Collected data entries
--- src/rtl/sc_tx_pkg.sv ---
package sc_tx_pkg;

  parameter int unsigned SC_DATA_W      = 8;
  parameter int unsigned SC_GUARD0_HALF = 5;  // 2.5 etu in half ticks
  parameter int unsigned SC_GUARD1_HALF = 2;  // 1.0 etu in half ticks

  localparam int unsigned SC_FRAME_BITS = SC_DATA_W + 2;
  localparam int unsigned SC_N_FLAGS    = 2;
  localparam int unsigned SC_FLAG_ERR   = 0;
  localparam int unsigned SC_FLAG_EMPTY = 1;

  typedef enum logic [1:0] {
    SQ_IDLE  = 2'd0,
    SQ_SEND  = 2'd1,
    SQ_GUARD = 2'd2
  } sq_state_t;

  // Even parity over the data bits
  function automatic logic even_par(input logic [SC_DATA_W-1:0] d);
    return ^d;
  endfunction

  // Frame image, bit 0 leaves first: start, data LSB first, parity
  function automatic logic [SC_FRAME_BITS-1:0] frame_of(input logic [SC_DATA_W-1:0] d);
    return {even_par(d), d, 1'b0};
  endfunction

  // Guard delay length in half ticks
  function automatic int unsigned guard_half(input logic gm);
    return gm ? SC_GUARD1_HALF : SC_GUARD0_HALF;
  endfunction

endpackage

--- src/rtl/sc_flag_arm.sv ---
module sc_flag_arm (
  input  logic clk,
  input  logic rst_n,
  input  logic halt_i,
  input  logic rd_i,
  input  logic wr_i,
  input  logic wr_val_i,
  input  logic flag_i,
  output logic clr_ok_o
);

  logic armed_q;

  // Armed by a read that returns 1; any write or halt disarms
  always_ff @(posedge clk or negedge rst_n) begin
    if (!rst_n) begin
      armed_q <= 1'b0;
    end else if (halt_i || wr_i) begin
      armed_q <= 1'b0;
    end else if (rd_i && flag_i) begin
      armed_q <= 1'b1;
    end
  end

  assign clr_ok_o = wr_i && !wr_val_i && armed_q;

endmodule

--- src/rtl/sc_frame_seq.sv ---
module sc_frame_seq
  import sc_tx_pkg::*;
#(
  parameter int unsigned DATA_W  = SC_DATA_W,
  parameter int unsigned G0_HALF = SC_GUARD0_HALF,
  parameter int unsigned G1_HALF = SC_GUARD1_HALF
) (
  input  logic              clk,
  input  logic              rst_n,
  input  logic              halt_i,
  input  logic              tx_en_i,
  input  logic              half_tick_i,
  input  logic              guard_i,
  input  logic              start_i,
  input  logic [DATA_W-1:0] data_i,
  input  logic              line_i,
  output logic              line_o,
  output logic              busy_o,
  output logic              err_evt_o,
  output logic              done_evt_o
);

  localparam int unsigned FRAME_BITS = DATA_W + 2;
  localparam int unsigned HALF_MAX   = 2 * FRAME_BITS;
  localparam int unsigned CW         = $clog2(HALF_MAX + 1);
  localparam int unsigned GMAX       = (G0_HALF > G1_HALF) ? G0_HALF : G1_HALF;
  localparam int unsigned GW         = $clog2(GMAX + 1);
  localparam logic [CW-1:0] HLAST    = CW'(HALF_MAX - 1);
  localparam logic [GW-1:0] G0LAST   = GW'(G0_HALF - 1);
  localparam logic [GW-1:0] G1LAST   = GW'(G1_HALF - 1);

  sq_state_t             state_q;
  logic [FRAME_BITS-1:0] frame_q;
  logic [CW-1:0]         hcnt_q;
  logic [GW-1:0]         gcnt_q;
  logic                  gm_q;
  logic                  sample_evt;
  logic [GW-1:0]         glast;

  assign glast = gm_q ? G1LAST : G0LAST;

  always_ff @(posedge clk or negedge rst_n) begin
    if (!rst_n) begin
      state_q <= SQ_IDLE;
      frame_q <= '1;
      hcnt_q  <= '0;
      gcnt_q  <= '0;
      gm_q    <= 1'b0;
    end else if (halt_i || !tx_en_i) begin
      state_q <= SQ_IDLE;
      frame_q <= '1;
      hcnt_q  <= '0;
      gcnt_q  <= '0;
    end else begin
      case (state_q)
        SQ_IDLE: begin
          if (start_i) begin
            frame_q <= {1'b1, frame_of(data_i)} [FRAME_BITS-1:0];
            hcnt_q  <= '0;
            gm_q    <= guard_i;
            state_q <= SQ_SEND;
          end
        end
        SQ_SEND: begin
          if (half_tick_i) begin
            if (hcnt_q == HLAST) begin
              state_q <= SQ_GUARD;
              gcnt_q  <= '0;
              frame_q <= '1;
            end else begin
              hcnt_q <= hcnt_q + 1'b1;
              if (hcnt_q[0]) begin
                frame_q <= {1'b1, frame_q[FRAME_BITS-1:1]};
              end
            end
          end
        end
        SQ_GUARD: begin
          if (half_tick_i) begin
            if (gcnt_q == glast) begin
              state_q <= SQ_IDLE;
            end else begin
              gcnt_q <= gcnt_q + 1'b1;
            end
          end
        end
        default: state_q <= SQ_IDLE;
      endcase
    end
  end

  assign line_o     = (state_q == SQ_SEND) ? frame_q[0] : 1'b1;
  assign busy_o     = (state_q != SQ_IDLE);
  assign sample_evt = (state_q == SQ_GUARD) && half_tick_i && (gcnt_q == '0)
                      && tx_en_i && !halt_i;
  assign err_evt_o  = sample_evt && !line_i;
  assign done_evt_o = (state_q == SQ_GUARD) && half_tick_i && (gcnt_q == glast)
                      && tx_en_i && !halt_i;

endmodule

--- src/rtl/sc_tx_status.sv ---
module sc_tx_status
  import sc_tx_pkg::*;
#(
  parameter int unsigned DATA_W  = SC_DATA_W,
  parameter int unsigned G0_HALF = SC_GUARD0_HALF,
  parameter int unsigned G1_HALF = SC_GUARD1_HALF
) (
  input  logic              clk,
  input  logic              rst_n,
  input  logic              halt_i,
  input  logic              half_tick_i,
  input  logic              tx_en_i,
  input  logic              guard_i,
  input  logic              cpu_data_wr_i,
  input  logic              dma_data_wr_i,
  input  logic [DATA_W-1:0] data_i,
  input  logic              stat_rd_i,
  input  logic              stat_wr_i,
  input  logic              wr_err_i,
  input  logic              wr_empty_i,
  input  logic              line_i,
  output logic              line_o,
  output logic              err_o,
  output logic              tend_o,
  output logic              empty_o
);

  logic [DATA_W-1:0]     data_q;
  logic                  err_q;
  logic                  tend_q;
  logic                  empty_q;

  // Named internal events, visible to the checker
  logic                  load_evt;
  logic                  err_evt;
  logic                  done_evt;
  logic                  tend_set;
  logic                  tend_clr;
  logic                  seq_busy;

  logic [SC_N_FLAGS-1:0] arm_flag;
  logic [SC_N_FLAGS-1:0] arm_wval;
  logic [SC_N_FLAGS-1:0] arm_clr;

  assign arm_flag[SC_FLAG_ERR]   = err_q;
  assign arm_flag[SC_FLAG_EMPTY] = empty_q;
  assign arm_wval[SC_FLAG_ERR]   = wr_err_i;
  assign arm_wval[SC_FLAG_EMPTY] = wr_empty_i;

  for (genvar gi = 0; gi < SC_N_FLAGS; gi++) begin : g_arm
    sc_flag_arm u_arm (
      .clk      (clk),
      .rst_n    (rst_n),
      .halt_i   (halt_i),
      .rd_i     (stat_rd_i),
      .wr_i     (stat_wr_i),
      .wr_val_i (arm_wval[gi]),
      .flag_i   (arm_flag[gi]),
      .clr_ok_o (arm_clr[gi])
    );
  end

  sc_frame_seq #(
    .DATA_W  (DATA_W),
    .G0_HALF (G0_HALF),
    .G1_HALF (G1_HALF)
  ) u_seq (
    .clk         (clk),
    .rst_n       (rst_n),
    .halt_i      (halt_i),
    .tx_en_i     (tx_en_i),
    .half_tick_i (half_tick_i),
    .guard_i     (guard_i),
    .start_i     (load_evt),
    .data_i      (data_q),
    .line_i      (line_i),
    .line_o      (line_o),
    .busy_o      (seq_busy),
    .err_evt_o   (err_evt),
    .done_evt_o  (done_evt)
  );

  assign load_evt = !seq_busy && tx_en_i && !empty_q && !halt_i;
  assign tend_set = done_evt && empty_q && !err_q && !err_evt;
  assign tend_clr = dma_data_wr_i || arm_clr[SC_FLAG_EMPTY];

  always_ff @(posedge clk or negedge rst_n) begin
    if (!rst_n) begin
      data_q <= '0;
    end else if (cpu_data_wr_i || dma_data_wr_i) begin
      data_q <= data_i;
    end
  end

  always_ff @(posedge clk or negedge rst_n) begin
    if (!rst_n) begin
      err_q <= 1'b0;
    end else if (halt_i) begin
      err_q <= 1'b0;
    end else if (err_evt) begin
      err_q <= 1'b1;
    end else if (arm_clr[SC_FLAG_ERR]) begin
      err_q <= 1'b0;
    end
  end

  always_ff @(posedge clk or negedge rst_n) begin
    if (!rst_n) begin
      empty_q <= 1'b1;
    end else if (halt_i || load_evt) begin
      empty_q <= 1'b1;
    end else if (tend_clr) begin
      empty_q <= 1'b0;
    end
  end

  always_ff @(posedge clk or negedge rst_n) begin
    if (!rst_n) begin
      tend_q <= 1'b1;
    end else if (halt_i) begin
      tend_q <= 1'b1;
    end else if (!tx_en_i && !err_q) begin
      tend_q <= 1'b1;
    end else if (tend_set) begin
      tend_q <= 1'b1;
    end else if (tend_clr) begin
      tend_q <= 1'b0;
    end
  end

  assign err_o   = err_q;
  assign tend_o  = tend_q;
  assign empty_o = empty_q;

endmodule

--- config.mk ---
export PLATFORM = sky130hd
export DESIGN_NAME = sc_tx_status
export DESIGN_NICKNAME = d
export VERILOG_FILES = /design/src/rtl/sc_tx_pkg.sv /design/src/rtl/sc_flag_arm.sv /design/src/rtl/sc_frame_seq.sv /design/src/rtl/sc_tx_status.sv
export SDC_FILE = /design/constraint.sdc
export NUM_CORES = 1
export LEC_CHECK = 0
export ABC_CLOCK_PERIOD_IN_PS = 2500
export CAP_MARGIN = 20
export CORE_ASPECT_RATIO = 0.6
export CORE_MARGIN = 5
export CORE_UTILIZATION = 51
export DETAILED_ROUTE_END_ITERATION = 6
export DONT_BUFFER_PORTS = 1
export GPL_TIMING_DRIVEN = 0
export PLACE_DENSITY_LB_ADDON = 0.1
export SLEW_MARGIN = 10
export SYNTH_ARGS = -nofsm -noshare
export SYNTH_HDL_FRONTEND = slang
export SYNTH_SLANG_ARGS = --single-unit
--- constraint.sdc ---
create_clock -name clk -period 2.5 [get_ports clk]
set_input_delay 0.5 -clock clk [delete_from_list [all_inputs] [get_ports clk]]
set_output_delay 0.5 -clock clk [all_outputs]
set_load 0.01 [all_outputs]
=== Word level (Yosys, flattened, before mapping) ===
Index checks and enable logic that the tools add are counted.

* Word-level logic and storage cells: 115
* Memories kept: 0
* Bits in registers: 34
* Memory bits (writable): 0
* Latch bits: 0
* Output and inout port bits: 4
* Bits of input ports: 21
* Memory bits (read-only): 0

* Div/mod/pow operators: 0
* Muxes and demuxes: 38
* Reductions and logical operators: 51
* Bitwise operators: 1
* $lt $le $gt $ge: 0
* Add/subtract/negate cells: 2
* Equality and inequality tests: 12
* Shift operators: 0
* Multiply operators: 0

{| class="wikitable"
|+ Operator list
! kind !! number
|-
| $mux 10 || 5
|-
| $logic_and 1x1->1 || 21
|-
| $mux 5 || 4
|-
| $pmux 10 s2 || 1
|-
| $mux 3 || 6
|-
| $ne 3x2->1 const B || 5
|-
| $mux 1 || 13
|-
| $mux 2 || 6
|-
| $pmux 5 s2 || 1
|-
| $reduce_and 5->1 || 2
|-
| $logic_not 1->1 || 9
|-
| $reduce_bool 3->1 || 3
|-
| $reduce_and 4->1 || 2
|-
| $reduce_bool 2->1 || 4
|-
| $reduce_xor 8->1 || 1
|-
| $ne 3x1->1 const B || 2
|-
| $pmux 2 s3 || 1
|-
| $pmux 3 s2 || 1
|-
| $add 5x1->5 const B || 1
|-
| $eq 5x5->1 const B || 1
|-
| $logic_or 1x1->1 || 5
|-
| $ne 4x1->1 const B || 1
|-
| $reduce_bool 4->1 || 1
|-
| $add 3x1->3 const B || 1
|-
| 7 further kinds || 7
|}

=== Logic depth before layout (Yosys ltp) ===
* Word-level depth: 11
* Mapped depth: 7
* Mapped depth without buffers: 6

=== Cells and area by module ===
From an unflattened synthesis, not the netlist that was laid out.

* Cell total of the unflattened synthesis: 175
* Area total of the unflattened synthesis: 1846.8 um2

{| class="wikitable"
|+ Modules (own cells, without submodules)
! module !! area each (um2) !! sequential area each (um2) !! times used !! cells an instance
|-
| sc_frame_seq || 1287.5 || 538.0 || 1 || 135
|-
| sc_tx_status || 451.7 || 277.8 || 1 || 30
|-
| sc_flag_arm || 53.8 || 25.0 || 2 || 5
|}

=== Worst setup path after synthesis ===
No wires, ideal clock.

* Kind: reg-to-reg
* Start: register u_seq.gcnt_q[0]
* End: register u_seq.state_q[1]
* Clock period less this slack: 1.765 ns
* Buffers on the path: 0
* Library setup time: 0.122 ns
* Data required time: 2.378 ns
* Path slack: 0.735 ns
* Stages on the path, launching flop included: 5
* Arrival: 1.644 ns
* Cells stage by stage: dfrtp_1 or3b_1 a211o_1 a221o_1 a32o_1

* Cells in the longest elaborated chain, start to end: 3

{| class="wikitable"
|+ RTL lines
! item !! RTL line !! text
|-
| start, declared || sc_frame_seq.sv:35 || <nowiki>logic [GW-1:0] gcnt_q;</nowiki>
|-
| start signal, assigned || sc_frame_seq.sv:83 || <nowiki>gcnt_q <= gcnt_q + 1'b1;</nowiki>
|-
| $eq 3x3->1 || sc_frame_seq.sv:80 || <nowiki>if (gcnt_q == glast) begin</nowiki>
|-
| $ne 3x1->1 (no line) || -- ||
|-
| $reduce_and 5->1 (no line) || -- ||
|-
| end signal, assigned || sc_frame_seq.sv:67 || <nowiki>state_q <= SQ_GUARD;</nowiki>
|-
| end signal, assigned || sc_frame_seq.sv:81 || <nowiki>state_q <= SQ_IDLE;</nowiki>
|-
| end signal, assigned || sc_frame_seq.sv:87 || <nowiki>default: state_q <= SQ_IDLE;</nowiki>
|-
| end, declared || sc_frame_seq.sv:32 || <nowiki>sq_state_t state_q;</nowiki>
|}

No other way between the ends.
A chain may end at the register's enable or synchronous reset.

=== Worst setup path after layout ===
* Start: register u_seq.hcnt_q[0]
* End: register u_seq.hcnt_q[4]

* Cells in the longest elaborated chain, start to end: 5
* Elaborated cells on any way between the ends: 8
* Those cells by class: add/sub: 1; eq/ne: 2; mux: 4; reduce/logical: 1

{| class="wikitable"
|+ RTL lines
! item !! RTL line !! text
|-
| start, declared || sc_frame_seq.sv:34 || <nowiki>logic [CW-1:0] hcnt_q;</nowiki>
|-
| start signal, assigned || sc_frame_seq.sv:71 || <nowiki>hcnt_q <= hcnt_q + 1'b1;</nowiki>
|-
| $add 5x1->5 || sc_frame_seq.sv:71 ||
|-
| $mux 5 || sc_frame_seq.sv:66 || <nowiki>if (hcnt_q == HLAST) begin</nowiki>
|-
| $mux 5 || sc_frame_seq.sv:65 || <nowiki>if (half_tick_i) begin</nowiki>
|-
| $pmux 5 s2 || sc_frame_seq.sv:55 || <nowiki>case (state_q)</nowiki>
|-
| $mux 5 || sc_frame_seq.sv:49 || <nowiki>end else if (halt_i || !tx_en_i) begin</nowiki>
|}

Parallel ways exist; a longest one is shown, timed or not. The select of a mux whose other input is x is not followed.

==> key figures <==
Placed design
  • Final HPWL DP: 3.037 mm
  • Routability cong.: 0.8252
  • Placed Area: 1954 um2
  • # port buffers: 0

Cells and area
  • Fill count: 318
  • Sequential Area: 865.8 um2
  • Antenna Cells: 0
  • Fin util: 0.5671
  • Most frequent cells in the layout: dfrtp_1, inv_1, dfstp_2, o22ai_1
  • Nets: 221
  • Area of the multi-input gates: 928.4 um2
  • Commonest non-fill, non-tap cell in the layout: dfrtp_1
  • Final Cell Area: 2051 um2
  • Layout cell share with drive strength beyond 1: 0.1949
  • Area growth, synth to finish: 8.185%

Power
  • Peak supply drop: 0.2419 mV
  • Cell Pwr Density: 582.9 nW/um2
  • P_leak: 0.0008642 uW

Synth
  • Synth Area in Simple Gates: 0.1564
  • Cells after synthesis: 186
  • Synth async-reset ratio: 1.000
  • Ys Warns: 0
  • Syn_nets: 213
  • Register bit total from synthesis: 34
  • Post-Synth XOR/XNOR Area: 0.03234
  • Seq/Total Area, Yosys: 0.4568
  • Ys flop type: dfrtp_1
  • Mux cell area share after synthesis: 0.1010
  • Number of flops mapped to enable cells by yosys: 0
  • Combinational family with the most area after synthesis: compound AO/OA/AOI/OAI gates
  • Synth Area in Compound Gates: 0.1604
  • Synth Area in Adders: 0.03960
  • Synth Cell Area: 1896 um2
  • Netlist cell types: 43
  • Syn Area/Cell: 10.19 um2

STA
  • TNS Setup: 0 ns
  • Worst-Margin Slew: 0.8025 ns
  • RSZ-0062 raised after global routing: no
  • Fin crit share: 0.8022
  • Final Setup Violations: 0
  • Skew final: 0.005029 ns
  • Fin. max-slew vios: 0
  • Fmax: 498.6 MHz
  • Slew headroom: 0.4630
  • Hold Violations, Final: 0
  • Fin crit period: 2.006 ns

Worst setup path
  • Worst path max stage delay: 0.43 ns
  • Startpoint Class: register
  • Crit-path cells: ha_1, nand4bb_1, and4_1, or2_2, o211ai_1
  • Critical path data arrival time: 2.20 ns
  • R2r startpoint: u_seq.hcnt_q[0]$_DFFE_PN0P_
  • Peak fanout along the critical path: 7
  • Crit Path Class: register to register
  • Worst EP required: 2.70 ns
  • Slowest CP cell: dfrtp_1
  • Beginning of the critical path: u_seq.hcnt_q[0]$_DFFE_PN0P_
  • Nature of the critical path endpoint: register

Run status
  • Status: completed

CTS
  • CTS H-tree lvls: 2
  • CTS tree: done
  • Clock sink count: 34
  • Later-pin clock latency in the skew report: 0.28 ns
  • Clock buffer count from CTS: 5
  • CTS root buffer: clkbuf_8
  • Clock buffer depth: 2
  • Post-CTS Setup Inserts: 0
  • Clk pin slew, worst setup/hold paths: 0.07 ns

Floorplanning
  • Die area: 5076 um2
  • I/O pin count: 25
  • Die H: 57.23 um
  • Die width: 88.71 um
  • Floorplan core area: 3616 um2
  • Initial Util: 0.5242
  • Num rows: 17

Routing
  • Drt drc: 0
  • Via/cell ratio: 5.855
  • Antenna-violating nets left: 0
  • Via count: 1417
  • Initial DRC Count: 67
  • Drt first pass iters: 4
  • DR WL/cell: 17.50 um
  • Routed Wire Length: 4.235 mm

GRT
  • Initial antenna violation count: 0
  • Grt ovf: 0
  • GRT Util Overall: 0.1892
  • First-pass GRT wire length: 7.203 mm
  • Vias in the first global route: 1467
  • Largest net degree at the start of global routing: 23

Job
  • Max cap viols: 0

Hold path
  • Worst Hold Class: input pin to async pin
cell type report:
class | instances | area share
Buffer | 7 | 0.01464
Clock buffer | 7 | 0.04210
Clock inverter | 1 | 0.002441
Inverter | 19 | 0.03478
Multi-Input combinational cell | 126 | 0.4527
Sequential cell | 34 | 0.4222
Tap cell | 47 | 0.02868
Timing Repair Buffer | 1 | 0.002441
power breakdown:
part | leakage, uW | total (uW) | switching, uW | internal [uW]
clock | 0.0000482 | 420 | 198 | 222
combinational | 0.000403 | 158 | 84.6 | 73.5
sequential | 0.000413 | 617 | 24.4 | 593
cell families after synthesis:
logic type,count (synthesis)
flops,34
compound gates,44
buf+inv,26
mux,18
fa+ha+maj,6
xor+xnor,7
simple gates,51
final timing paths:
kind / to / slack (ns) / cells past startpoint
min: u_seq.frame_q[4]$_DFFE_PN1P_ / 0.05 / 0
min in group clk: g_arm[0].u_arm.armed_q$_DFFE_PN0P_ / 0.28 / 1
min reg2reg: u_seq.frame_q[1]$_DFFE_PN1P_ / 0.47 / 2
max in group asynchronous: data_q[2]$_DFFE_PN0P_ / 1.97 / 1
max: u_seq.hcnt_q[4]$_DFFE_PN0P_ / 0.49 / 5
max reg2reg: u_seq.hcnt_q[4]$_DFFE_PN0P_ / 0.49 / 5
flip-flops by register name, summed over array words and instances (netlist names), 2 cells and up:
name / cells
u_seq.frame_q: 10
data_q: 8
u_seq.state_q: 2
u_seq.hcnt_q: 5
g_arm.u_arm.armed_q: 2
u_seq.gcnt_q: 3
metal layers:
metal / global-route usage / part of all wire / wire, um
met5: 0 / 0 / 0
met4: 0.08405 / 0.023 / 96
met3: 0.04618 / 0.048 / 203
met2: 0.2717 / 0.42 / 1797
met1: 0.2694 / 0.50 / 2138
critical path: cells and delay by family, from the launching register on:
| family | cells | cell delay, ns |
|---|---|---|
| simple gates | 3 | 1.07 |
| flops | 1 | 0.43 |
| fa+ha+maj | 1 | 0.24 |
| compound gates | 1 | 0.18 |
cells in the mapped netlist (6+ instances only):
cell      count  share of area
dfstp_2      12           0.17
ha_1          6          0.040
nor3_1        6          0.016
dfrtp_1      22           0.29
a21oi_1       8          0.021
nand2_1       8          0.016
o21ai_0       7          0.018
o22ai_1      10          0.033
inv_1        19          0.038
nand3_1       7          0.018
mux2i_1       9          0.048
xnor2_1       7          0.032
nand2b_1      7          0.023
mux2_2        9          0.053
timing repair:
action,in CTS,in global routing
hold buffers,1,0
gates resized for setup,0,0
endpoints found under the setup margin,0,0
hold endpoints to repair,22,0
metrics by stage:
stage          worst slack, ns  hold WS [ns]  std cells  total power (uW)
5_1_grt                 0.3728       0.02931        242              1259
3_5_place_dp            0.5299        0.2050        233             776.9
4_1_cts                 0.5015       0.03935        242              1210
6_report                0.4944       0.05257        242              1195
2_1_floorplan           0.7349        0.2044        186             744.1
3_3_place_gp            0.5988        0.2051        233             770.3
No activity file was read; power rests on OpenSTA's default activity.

• [Work request]
Restate word for word the entries above, starting at the line with "max in group" and ending at the line with "fa+ha+maj | 1 | 0.24 |", inclusive, and no others.

• [Completed exercise]
max in group asynchronous: data_q[2]$_DFFE_PN0P_ / 1.97 / 1
max: u_seq.hcnt_q[4]$_DFFE_PN0P_ / 0.49 / 5
max reg2reg: u_seq.hcnt_q[4]$_DFFE_PN0P_ / 0.49 / 5
flip-flops by register name, summed over array words and instances (netlist names), 2 cells and up:
name / cells
u_seq.frame_q: 10
data_q: 8
u_seq.state_q: 2
u_seq.hcnt_q: 5
g_arm.u_arm.armed_q: 2
u_seq.gcnt_q: 3
metal layers:
metal / global-route usage / part of all wire / wire, um
met5: 0 / 0 / 0
met4: 0.08405 / 0.023 / 96
met3: 0.04618 / 0.048 / 203
met2: 0.2717 / 0.42 / 1797
met1: 0.2694 / 0.50 / 2138
critical path: cells and delay by family, from the launching register on:
| family | cells | cell delay, ns |
|---|---|---|
| simple gates | 3 | 1.07 |
| flops | 1 | 0.43 |
| fa+ha+maj | 1 | 0.24 |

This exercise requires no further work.